TRY IT:
Find every line in the entries that holds the string "depth" and report it.

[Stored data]
-*-

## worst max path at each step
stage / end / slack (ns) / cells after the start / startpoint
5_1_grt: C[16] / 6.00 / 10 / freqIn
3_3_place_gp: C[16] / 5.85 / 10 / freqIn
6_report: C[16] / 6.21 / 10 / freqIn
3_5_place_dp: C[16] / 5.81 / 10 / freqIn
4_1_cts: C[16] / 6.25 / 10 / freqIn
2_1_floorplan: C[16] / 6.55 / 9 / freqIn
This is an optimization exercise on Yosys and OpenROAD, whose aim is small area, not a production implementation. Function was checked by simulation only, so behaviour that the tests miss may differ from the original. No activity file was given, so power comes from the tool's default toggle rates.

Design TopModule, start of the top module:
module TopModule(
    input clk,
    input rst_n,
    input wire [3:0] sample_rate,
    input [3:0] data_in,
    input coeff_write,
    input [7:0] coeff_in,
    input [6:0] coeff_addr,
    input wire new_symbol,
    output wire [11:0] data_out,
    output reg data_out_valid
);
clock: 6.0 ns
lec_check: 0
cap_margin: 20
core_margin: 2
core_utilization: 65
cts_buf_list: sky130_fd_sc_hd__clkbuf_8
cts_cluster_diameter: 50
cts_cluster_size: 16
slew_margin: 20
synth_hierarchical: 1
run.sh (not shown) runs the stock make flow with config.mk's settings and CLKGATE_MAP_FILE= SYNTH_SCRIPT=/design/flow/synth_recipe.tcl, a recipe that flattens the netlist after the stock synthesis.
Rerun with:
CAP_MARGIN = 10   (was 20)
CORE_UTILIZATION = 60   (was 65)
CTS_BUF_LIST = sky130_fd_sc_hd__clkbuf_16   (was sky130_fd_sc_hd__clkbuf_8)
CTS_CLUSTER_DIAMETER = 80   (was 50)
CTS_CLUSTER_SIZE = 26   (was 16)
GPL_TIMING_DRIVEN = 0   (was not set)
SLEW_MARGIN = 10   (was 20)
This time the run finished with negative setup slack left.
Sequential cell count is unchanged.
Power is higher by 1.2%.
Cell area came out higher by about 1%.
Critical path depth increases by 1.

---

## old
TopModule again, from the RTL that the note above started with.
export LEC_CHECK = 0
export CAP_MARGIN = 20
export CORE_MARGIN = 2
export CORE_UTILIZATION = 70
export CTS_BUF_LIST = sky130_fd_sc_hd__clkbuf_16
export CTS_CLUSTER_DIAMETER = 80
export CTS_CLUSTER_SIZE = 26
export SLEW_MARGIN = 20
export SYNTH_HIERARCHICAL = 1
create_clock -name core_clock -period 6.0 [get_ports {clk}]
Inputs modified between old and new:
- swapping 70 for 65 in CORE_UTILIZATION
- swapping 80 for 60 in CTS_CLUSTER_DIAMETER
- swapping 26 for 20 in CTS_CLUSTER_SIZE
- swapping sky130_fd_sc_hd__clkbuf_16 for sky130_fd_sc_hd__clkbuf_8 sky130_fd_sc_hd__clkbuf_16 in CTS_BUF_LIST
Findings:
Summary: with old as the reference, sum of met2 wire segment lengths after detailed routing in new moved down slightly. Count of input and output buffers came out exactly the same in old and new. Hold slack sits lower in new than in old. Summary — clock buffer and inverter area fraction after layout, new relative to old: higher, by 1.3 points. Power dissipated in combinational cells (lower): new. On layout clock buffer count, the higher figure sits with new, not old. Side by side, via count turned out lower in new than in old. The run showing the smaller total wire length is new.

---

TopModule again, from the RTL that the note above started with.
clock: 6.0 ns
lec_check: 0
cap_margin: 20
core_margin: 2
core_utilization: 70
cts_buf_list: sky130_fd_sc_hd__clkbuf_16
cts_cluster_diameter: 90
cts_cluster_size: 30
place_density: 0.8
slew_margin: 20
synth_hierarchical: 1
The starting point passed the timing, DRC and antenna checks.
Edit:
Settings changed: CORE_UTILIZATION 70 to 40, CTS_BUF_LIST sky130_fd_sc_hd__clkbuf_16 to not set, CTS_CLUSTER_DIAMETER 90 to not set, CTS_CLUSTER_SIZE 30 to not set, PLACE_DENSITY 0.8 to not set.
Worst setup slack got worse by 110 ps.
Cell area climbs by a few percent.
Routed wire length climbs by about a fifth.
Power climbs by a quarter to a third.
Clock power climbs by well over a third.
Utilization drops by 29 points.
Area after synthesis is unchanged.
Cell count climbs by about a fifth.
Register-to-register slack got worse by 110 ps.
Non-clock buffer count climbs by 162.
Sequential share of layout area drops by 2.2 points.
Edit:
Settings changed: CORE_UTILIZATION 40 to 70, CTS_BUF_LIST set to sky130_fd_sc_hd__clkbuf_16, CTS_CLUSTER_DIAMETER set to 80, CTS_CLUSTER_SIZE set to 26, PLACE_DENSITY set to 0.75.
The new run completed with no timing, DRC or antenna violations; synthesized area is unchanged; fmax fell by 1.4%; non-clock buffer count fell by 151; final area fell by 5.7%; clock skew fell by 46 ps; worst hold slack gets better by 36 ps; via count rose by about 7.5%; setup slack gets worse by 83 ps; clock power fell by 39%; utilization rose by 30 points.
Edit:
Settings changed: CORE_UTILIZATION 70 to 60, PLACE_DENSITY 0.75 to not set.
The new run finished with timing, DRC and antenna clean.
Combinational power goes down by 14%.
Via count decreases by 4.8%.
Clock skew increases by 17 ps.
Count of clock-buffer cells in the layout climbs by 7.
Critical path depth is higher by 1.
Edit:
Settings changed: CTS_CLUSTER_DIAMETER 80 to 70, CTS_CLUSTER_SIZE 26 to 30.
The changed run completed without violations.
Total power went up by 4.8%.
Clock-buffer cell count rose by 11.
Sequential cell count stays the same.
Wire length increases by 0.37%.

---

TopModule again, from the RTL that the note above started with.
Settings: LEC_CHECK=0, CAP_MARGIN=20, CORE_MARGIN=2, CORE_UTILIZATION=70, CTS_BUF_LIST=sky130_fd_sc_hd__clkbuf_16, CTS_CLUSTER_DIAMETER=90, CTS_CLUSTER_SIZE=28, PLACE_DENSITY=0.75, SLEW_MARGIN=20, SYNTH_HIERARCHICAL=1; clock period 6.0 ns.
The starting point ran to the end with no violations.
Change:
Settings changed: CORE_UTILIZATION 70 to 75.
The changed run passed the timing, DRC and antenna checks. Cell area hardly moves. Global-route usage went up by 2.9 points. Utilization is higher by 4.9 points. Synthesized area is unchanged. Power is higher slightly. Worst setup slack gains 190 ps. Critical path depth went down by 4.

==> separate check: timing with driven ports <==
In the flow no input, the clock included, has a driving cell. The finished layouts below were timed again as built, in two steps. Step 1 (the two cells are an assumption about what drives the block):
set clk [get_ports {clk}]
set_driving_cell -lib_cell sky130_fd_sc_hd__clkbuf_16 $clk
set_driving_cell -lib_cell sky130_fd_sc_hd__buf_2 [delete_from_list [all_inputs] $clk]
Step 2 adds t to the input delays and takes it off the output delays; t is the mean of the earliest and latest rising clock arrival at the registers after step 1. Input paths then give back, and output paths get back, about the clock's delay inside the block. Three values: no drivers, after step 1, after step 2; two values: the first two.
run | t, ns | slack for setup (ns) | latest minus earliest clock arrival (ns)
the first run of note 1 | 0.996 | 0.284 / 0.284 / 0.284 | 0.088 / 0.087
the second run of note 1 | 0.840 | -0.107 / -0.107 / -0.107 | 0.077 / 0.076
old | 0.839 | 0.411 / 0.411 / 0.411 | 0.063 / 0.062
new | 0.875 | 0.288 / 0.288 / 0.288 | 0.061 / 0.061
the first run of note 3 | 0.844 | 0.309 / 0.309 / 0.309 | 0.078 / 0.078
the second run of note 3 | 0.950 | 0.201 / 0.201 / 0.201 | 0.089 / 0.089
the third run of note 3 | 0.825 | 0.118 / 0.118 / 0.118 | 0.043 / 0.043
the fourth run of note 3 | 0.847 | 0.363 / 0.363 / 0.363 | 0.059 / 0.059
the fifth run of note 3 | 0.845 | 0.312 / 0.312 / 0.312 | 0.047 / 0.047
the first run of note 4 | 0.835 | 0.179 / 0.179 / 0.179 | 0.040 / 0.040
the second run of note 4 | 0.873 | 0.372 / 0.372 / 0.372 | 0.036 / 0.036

-*-

SOLUTION FOR THIS EXERCISE:
Critical path depth increases by 1.
Critical path depth is higher by 1.
The changed run passed the timing, DRC and antenna checks. Cell area hardly moves. Global-route usage went up by 2.9 points. Utilization is higher by 4.9 points. Synthesized area is unchanged. Power is higher slightly. Worst setup slack gains 190 ps. Critical path depth went down by 4.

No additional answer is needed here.